We exchanged several emails, and established a history of the repairs and a complete list of the parts replaced. As I am far from being overly familiar with Power Steering systems, I started beating the bushes for information. One of those called upon for ideas and suggestions of possible cures, was our very own Scott Robinson. Like me, Scott had experience replacing defective parts, but not troubleshooting an entire system. He did offer a few suggestions, and pointed out a test printed in the 1966 Mustang / Comet repair manual. Some others were contacted, but far less helpful. So THANKS Scott—we appreciate your input.
Step one for me was to get smarter about Power Steering systems in general. The biggest piece of the system that nearly everyone would recognize is the Power Steering Pump. These pumps are referred to as being of the reciprocating type. By definition, that means that the faster you spin the pump, the greater the pressure becomes. Of course, unlimited pressure is not obtainable by any system, so to prevent over-pressurizing the Power Steering system on the car, a relief valve is incorporated into the system.

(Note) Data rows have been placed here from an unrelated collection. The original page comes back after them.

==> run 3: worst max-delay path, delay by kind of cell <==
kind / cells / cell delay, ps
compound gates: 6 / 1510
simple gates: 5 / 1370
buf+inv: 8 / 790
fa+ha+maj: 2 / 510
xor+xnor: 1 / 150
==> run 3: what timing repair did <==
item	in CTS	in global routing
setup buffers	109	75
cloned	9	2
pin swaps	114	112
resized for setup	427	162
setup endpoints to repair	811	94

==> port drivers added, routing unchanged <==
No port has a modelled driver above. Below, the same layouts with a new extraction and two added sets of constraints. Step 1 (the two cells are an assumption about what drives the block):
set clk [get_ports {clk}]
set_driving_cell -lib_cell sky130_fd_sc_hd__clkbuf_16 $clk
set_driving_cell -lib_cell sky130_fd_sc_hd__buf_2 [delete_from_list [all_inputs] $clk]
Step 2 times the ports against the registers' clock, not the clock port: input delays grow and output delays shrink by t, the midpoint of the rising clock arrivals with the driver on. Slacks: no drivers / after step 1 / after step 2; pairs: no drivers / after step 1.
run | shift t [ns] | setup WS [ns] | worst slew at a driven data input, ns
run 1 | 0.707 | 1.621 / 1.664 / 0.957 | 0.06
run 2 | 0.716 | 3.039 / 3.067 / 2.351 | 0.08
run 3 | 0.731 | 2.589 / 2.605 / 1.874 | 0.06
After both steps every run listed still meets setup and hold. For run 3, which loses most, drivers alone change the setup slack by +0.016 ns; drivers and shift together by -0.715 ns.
Source: an optimization exercise on an open RTL-to-GDS flow (aim: a short achievable clock period and few clock cycles). Production flows keep margins and buffers that such runs may drop. Function was checked by simulation only, so behaviour that the tests miss may differ from the original. Power is estimated from default activity; no workload was simulated.

File: flow/run.sh
#!/bin/bash
# synth_recipe.tcl (not shown) runs the flow's synth.tcl, then flattens the netlist and writes it again
# the make line also repeats each setting of config.mk as NAME=value (left out here)
make -C /OpenROAD-flow-scripts/flow DESIGN_CONFIG=/design/flow/config.mk WORK_HOME=/design/flow/orfs CLKGATE_MAP_FILE= SYNTH_SCRIPT=/design/flow/synth_recipe.tcl finish
File: flow/config.mk
export PLATFORM = sky130hd
export DESIGN_NAME = nibble_core
export DESIGN_NICKNAME = nibble_core
export VERILOG_FILES = /design/flow/design.v
export SDC_FILE = /design/flow/constraint.sdc
export NUM_CORES = 4
export LEC_CHECK = 0
export ABC_CLOCK_PERIOD_IN_PS = 3000
export CAP_MARGIN = 20
export CORE_MARGIN = 2
export CORE_UTILIZATION = 40
export SETUP_SLACK_MARGIN = 3.0
export SLEW_MARGIN = 20
File: flow/constraint.sdc
create_clock -name core_clock -period 6.5 [get_ports {clk}]
set_input_delay 1.3000 -clock core_clock [delete_from_list [all_inputs] [get_ports {clk}]]
set_output_delay 1.3000 -clock core_clock [all_outputs]
set_load 0.01 [all_outputs]
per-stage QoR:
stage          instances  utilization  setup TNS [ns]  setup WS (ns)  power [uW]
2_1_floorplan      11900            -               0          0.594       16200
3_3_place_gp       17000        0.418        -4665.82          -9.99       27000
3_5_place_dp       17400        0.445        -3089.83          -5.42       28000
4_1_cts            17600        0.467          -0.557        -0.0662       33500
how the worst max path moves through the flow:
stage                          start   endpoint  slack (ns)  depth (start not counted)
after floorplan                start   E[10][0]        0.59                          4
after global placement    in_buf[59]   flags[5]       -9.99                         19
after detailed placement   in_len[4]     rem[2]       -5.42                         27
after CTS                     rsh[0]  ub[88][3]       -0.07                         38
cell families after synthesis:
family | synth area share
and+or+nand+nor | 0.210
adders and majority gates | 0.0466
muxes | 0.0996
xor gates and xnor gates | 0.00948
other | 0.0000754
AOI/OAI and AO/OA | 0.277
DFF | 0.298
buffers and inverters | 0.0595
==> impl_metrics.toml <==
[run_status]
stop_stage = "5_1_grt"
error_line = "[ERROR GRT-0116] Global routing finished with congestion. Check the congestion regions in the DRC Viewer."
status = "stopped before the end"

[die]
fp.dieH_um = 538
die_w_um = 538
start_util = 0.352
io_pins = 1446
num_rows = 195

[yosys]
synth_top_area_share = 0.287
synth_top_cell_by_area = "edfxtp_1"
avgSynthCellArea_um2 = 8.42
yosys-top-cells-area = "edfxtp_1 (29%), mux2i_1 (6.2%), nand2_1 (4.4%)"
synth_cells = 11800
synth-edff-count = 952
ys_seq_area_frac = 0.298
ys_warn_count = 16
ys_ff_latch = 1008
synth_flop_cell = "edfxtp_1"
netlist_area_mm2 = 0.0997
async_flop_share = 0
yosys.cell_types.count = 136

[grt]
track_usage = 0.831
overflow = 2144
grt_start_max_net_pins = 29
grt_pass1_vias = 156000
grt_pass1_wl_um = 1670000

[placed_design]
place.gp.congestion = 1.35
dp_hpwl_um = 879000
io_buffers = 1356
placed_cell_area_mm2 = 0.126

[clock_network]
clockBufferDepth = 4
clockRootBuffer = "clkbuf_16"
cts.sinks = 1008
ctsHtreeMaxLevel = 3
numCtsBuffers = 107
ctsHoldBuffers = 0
This design comes from an exercise in tuning for small area, a short achievable clock period and few clock cycles on the open sky130 flow, not from production work.
Function was checked by simulation only, so behaviour that the tests miss may differ from the original.
Power is estimated from default activity; no workload was simulated.

**flow/flow/run.sh**
```bash
#!/bin/bash
set -uo pipefail
bash standard.sh SETUP_SLACK_MARGIN=7 finish > flow_make.log 2>&1
status=$?
echo "standard.sh exit status $status" >> flow_make.log
exit $status
```
**flow/standard.sh**
```bash
#!/bin/bash
# synth_recipe.tcl (not shown) runs the flow's synth.tcl, then flattens the netlist and writes it again
# the make line also repeats each setting of config.mk as NAME=value (left out here)
make -C /OpenROAD-flow-scripts/flow DESIGN_CONFIG=/design/flow/config.mk WORK_HOME=/design/flow/orfs CLKGATE_MAP_FILE= SYNTH_SCRIPT=/design/flow/synth_recipe.tcl "${@:-finish}"
```
**flow/config.mk**
```make
export PLATFORM = sky130hd
export DESIGN_NAME = zs_codec
export DESIGN_NICKNAME = zs_codec
export VERILOG_FILES = /design/flow/design.v
export SDC_FILE = /design/flow/constraint.sdc
export NUM_CORES = 8
export LEC_CHECK = 0
export ABC_CLOCK_PERIOD_IN_PS = 3000
export CAP_MARGIN = 20
export CORE_MARGIN = 2
export CORE_UTILIZATION = 50
export CTS_CLUSTER_DIAMETER = 70
export CTS_CLUSTER_SIZE = 30
export PLACE_DENSITY = 0.65
export SETUP_SLACK_MARGIN = 5
export SLEW_MARGIN = 20
```
**flow/constraint.sdc**
```tcl
create_clock -name core_clock -period 10.0 [get_ports {clk}]
set_input_delay 2.0000 -clock core_clock [delete_from_list [all_inputs] [get_ports {clk}]]
set_output_delay 2.0000 -clock core_clock [all_outputs]
set_load 0.01 [all_outputs]
```
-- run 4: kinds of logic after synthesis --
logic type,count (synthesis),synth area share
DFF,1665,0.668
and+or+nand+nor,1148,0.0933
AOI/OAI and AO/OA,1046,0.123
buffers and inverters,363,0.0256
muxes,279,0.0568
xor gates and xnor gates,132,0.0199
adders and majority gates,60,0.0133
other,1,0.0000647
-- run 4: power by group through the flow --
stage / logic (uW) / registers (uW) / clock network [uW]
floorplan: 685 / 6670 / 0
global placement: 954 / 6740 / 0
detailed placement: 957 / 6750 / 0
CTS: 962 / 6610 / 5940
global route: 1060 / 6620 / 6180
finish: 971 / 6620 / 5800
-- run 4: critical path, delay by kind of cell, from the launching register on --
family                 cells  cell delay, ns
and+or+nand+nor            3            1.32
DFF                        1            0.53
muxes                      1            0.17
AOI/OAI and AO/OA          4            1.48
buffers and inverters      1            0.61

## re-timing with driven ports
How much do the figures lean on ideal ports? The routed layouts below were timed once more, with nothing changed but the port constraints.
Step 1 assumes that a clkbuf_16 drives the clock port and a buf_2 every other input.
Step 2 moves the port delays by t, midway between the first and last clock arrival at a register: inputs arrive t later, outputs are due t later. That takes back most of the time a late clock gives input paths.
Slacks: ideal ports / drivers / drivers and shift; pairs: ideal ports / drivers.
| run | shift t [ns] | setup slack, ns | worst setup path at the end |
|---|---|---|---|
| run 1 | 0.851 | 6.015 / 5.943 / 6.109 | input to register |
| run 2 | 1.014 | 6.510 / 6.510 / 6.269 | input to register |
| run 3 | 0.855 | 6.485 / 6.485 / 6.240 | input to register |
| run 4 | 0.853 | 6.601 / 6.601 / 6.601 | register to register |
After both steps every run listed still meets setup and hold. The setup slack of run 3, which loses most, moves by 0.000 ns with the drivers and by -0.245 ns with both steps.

In the case of first generation Mustangs, this valve is always located in the Control Valve. This part is often called a Master Head or Power Head. It is sold as a separate part, and bolts onto the end of the actuator rod and the drag link. The relief valve prevents the over-pressurization by allowing some of the high pressure fluid to be fed back into the high pressure side of the system. At the same time, this valve supplies the low pressure side with adequate fluid to keep the reservoir in the pump full of fluid. The Control Valve determines which direction the car is trying to turn and supplies high pressure fluid to the actuator rod.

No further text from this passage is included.